Henrietta Lacks was an African American woman who died in 1951 of an aggressive form of cervical cancer. While she was being treated, and unbeknownst to her and her family, some of her cancer cells were taken by doctors at Johns Hopkins Hospital and were cultured by a researcher to create the first human cells ever to survive outside of the human body. He-La cells, as they became known, were sent to laboratories around the world and have since played a role in many medical breakthroughs and discoveries, including the development of the Polio vaccine and in HIV AIDS research. He-La cells were recently used in Covid-19 research here at the University of Bristol. Henrietta Lacks’s family only became aware of the existence and usage of her cells in the 1970s, and most scientists were completely unaware of the origins of He-La cells until her story became more widely known.
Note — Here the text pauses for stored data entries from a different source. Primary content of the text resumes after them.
==> src/rtl/mm_tile_sequencer.sv <==
// mm_tile_sequencer: steps the matrix-multiply core over an N x K tiled job,
// producing per-run buffer offsets, start pulses and a per-run watchdog.
module mm_tile_sequencer #(
  parameter int W_AW    = 8,
  parameter int I_AW    = 8,
  parameter int O_AW    = 8,
  parameter int CNT_W   = 4,
  parameter int TIMEOUT = 1024
) (
  input  logic             clk_i,
  input  logic             rst_sync_i,
  input  logic             go_i,
  input  logic             abort_i,
  input  logic [CNT_W-1:0] k_tiles_i,
  input  logic [CNT_W-1:0] n_tiles_i,
  input  logic [W_AW-1:0]  w_base_i,
  input  logic [W_AW-1:0]  w_step_i,
  input  logic [I_AW-1:0]  i_base_i,
  input  logic [I_AW-1:0]  i_step_i,
  input  logic [O_AW-1:0]  o_base_i,
  input  logic [O_AW-1:0]  o_step_i,
  input  logic             core_done_i,
  output logic             start_o,
  output logic [W_AW-1:0]  w_offset_o,
  output logic [I_AW-1:0]  i_offset_o,
  output logic [O_AW-1:0]  o_offset_o,
  output logic [O_AW-1:0]  psum_offset_o,
  output logic             accum_en_o,
  output logic             busy_o,
  output logic             done_o,
  output logic             error_o
);

  localparam int WD_W    = (TIMEOUT > 1) ? $clog2(TIMEOUT) : 1;
  localparam int WD_LAST = (TIMEOUT > 0) ? TIMEOUT - 1 : 0;

  typedef enum logic [2:0] {ST_IDLE, ST_SETUP, ST_START, ST_WAIT, ST_DONE} state_t;

  state_t           state, state_next;
  logic [CNT_W-1:0] k_tiles_q, n_tiles_q, k_idx, n_idx;
  logic [W_AW-1:0]  w_step_q, w_off;
  logic [I_AW-1:0]  i_base_q, i_step_q, i_off;
  logic [O_AW-1:0]  o_step_q, o_off;
  logic             accum_en, error_q;
  logic [WD_W-1:0]  wd_cnt;
  logic             capture, advance, wd_expire;
  logic             last_k, last_n, wd_hit;

  // Counts are nonzero whenever a run is in flight, so count-1 never underflows.
  assign last_k = (k_idx == k_tiles_q - CNT_W'(1));
  assign last_n = (n_idx == n_tiles_q - CNT_W'(1));
  assign wd_hit = (TIMEOUT != 0) && (wd_cnt == WD_W'(WD_LAST));

  always_ff @(posedge clk_i) begin
    if (rst_sync_i) state <= ST_IDLE;
    else            state <= state_next;
  end

  always_comb begin
    state_next = state;
    capture    = 1'b0;
    advance    = 1'b0;
    wd_expire  = 1'b0;
    case (state)
      ST_IDLE: begin
        if (go_i) begin
          capture    = 1'b1;
          state_next = (k_tiles_i == '0 || n_tiles_i == '0) ? ST_DONE : ST_SETUP;
        end
      end
      ST_SETUP: state_next = ST_START;
      ST_START: state_next = ST_WAIT;
      ST_WAIT: begin
        if (core_done_i) begin
          advance    = 1'b1;
          state_next = (last_k && last_n) ? ST_DONE : ST_SETUP;
        end else if (wd_hit) begin
          wd_expire  = 1'b1;
          state_next = ST_IDLE;
        end
      end
      ST_DONE: state_next = ST_IDLE;
      default: state_next = ST_IDLE;
    endcase
    // Abort outranks both core completion and the watchdog.
    if (abort_i && state != ST_IDLE) begin
      state_next = ST_IDLE;
      advance    = 1'b0;
      wd_expire  = 1'b0;
    end
    start_o = (state == ST_START) && !abort_i;
    done_o  = (state == ST_DONE) && !abort_i;
    busy_o  = (state != ST_IDLE);
  end

  always_ff @(posedge clk_i) begin
    if (rst_sync_i) begin
      k_tiles_q <= '0;
      n_tiles_q <= '0;
      w_step_q  <= '0;
      i_base_q  <= '0;
      i_step_q  <= '0;
      o_step_q  <= '0;
      k_idx     <= '0;
      n_idx     <= '0;
      w_off     <= '0;
      i_off     <= '0;
      o_off     <= '0;
      accum_en  <= 1'b0;
      error_q   <= 1'b0;
      wd_cnt    <= '0;
    end else begin
      if (capture) begin
        k_tiles_q <= k_tiles_i;
        n_tiles_q <= n_tiles_i;
        w_step_q  <= w_step_i;
        i_base_q  <= i_base_i;
        i_step_q  <= i_step_i;
        o_step_q  <= o_step_i;
        k_idx     <= '0;
        n_idx     <= '0;
        w_off     <= w_base_i;
        i_off     <= i_base_i;
        o_off     <= o_base_i;
        accum_en  <= 1'b0;
        error_q   <= 1'b0;
      end
      // On the final run only the weight offset moves; k/n stay put.
      if (advance) begin
        w_off <= w_off + w_step_q;
        if (!last_k) begin
          k_idx    <= k_idx + CNT_W'(1);
          i_off    <= i_off + i_step_q;
          accum_en <= 1'b1;
        end else if (!last_n) begin
          k_idx    <= '0;
          n_idx    <= n_idx + CNT_W'(1);
          i_off    <= i_base_q;
          o_off    <= o_off + o_step_q;
          accum_en <= 1'b0;
        end
      end
      if (wd_expire) error_q <= 1'b1;
      if (state == ST_START)                    wd_cnt <= '0;
      else if (state == ST_WAIT && TIMEOUT != 0) wd_cnt <= wd_cnt + WD_W'(1);
    end
  end

  assign w_offset_o    = w_off;
  assign i_offset_o    = i_off;
  assign o_offset_o    = o_off;
  assign psum_offset_o = o_off;
  assign accum_en_o    = accum_en;
  assign error_o       = error_q;

endmodule
==> config.mk <==
export PLATFORM = sky130hd
export DESIGN_NAME = mm_tile_sequencer
export DESIGN_NICKNAME = d
export VERILOG_FILES = /design/src/rtl/mm_tile_sequencer.sv
export SDC_FILE = /design/constraint.sdc
export NUM_CORES = 1
export LEC_CHECK = 0
export ABC_AREA = 1
export ABC_CLOCK_PERIOD_IN_PS = 3300
export CAP_MARGIN = 20
export CORE_UTILIZATION = 46
export CTS_CLUSTER_SIZE = 14
export DETAILED_ROUTE_END_ITERATION = 6
export PLACE_DENSITY = 0.68
export SETUP_SLACK_MARGIN = 0.02
export SYNTH_ARGS = -nofsm -noshare
export SYNTH_HDL_FRONTEND = slang
export SYNTH_SLANG_ARGS = --single-unit
==> constraint.sdc <==
create_clock -name clk_i -period 3.3 [get_ports clk_i]
set_input_delay 0.33 -clock clk_i [delete_from_list [all_inputs] [get_ports clk_i]]
set_output_delay 0.33 -clock clk_i [all_outputs]
set_load 0.02 [all_outputs]
==> reports/metrics.cfg <==
[finish]
n_fill_cell=1015
multiInputGateArea_um2=2865
fin_util_pct=58.57
final_nets=915
final_cell_count_no_fill=970
antenna_cells=0
layout.area.seq_um2=1742
drive_above_1_share_pct=6.386
syn2layout_area_growth_pct=24.31

[power_and_ir_drop]
p_sw_share_pct=40.30
power_frac_seq_pct=35.5
power.leakage_nw=2.841
power.density_nw_per_um2=623.0
p_comb_share_pct=43.1
p_sw_mw=1.587
p_int_mw=2.351
irDropWorstVdd_uv=830.2
clockPowerShare_pct=21.4

[critical_path]
crit_arrival_ns=1.93
end_kind=output port
start_kind=register
path_cells=nor2_4, inv_1, nor2_1, inv_1, nor2_1, clkdlybuf4s50_1
path_class=register to output port
worst-path-max-fanout=4
cp_data_required_time_ns=2.97
slowest_delay_ns=0.61
slowest_stage=clkdlybuf4s50_1

[logic_synthesis]
synth_seq_area_share_pct=34.25
ys_seq_elements=87
synth_xor_area_share_pct=2.928
yosys_warnings=0
synth_fa_ha_area_share_pct=7.579
yosys.area_share.simple_pct=32.63
muxShareOfSynthArea_pct=0.3937
synth_compound_area_share_pct=12.82
synthesis.area_um2=5085
synth_cell_types=42
syn_inst=743
syn_avg_cell_area_um2=6.844
synth_top_family_by_area=simple AND/OR/NAND/NOR gates
synth_nets=833

[drt]
num_vias=4945
wl_met3_um=627
drc=0
drt-total-wl_um=12820
wl_met2_um=6042
drt_first_iter_violations=303
first_pass_iters=5
wl_per_cell_um=13.22
met1_length_um=5956
top_layer_used=met4
antenna_left=0
viasPerCell=5.098

[timing]
rsz0062_at_grt=false
post-route-period-util_pct=68.38
setup_viol=0
max_slew.worst_pin.slew_ns=0.7957
hold_violations=0
post-route-worst-setup-slack_ns=1.043
drv_slew=0
period_needed_ns=2.257
slew_headroom_pct=46.95
timing.fmax_mhz=443.1
skew_ns=0.006231
fin_setup_tns_ns=0

[floorplan]
io_pins=98
fp.dieW_um=107.1
row_count=38
die-area_um2=11480
coreArea_um2=10790
die_h_um=107.1
start_util_pct=47.11

[cts]
root_buffer=clkbuf_8
cts_num_sinks=87
cts_buffers=9
cts_hold_buffers=0
clockBufferDepth=2
ctsResizeCount=0
cts_tree=done
postCtsSetupBuffers=0
clk-insertion-delay-late_ns=0.38
clk_pin_slew_worst_paths_ns=0.09
cts_max_level=3

[grt]
first_global_vias=4618
grt_pass1_wl_um=21060
grt_use_total_pct=23.21
overflow=0
antenna_found_initial=0
grt_max_degree=81

[placed_design]
place_congestion=0.8867
hpwl_um=9243
dp_slack_ns=0.9746
dp.cells=954
port_buffers=97

[flow_run]
max_cap_violations=0

[min_path]
min-delay-path-class=register to register

[status]
status=completed

==> worst max-delay path, delay by kind of cell (launching register included) <==
family / cells / cell delay, ns
and+or+nand+nor: 3 / 0.40
buffers and inverters: 3 / 0.76
DFF: 1 / 0.38
==> state kept, by name (all words and copies together) (netlist names) <==
name / cells
wd_cnt: 10
i_step_q: 8
w_offset_o: 8
error_o: 1
i_base_q: 8
o_step_q: 8
w_step_q: 8
accum_en_o: 1
o_offset_o: 8
n_idx: 4
k_tiles_q: 4
i_offset_o: 8
k_idx: 4
state: 3
n_tiles_q: 4
==> stage by stage <==
stage          power (mW)  hold slack [ns]  cell area [um^2]
5_1_grt             4.227           0.4889              6321
2_1_floorplan       2.606           0.4393              5085
3_5_place_dp        3.102           0.4552              6093
3_3_place_gp        3.067           0.4510              6093
4_1_cts             3.954           0.4666              6321
6_report            3.938           0.4637              6321
==> placed cells by master, fill, tap and decap left out, drive strengths merged <==
master	Yosys	layout
o21bai	1	1
inv	84	84
nand3	57	57
a31o	1	1
nand2	233	233
a22o	1	1
o21a	3	3
mux2i	2	2
clkdlybuf4s50	0	97
bufinv	0	1
xnor2	7	7
or2	5	5
xor2	10	10
nand4	11	11
a221oi	1	1
nand3b	3	3
dfxtp	87	87
buf	21	3
a21o	1	1
a31oi	5	5
a211oi	1	1
nor2	54	54
clkinv	0	1
clkbuf	8	14
nor4	1	1
fa	3	3
o22ai	3	3
and2	1	1
a21oi	76	76
ha	26	26
o21ai	30	30
nor3	5	5
nor3b	2	2
==> path summary, 6_finish.rpt <==
kind	from	end	slack [ns]	cells after the start
setup / recovery	state[2]	start_o	1.04	6
hold / removal	i_base_q[5]	i_base_q[5]	0.46	2
setup reg to reg	n_tiles_q[0]	i_offset_o[4]	1.15	12
hold reg to reg	i_base_q[5]	i_base_q[5]	0.46	2
==> area by class of cell <==
| class | count | share of cell area [%] |
|---|---|---|
| Inverter | 84 | 5.028 |
| Tap cell | 140 | 2.771 |
| Multi-Input combinational cell | 543 | 45.33 |
| Clock buffer | 14 | 3.048 |
| Clock inverter | 2 | 0.5542 |
| Timing Repair Buffer | 100 | 15.72 |
| Sequential cell | 87 | 27.55 |
==> power by group through the flow <==
stage	combinational [mW]	sequential (mW)	clock (mW)
floorplan	1.15	1.46	0
global placement	1.65	1.42	0
detailed placement	1.68	1.42	0
CTS	1.69	1.40	0.864
global route	1.91	1.42	0.898
finish	1.70	1.40	0.845
==> cell usage after synthesis, drive strengths merged <==
cell type	number	share of area (%)
a31o	1	0.17
mux2i	2	0.39
o22ai	3	0.37
a221oi	1	0.17
a22o	1	0.17
and2	1	0.12
nand3	57	6.3
nor2	54	5.2
o21a	3	0.44
xor2	10	1.7
or2	5	0.62
o21ai	30	3.0
clkbuf	8	0.59
nor4	1	0.12
a21oi	76	7.5
nand2	233	18
nor3	5	0.49
o21bai	1	0.15
dfxtp	87	34
a21o	1	0.15
ha	26	6.4
nand4	11	1.4
buf	21	2.6
nand3b	3	0.44
a211oi	1	0.15
xnor2	7	1.2
inv	84	6.3
fa	3	1.2
a31oi	5	0.62
nor3b	2	0.30
==> layer usage <==
layer / up-vias / global-route usage, %
li1: 2553 / -
met1: 2256 / 29.50
met2: 119 / 38.80
met3: 17 / 4.985
met4: 0 / 7.926
met5: - / 0
==> kinds of logic after synthesis <==
| kind of cell | count (synthesis) |
|---|---|
| AO/OA/AOI/OAI | 123 |
| XOR/XNOR | 17 |
| adder cells (fa/ha/maj) | 29 |
| buffers and inverters | 113 |
| flip-flops | 87 |
| multiplexers | 2 |
| AND/OR/NAND/NOR | 372 |
Power figures use the tool's default switching activity.
==> patch 1, RTL diff (config.mk and constraints unchanged) <==
The parameter `TIMEOUT` goes from 1024 to 512.
--- a/src/rtl/mm_tile_sequencer.sv
+++ b/src/rtl/mm_tile_sequencer.sv
@@ -5,7 +5,7 @@
   parameter int I_AW    = 8,
   parameter int O_AW    = 8,
   parameter int CNT_W   = 4,
-  parameter int TIMEOUT = 1024
+  parameter int TIMEOUT = 512
 ) (
   input  logic             clk_i,
   input  logic             rst_sync_i,
Function: same outputs for any inputs over 10 cycles, from zero or initial values and one cycle with rst_sync_i high; that may be too few to reach the edited logic, so the function may still have changed.
==> patch 1 against the original RTL <==
  * Clock skew up 0.013 ns
  * Sequential share of layout area up 0.45 points
  * Cell area down 2.8%
  * Routed wire length down 2.5%
  * Power down 3.7%
  * Highest routed layer unchanged
  * Worst setup slack worse by 0.047 ns
  * Sequential cell count down 1
  * Synthesized area down 2.5%
  * Core utilization up 0.71 points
Henrietta Lacks’s story is part of what Lara Choksey argues is ‘a longer history of using Black bodies for research, production and profit’ and highlights ‘the disconnect between the massive profits generated from Lacks’s cells, while Black Americans are prevented from access to basic health care’.[i] Lacks’s story has since been told in writing, in art and on film, and the Faculty of Life Sciences at the University of Bristol recently announced that they have commissioned a statue of Lacks to be made by Black Bristolian artist Helen Wilson-Roe, which will be ‘the first public sculpture of a Black woman made by a Black woman in the UK’.[ii]  This October, the Lacks family have organised a centennial CELLebration to honour Henrietta’s life and legacy.

 
by Josie Gill


[i] Lara Choksey, Narrative in the Age of the Genome: Genetic Worlds (London: Bloomsbury, 2021), p 129.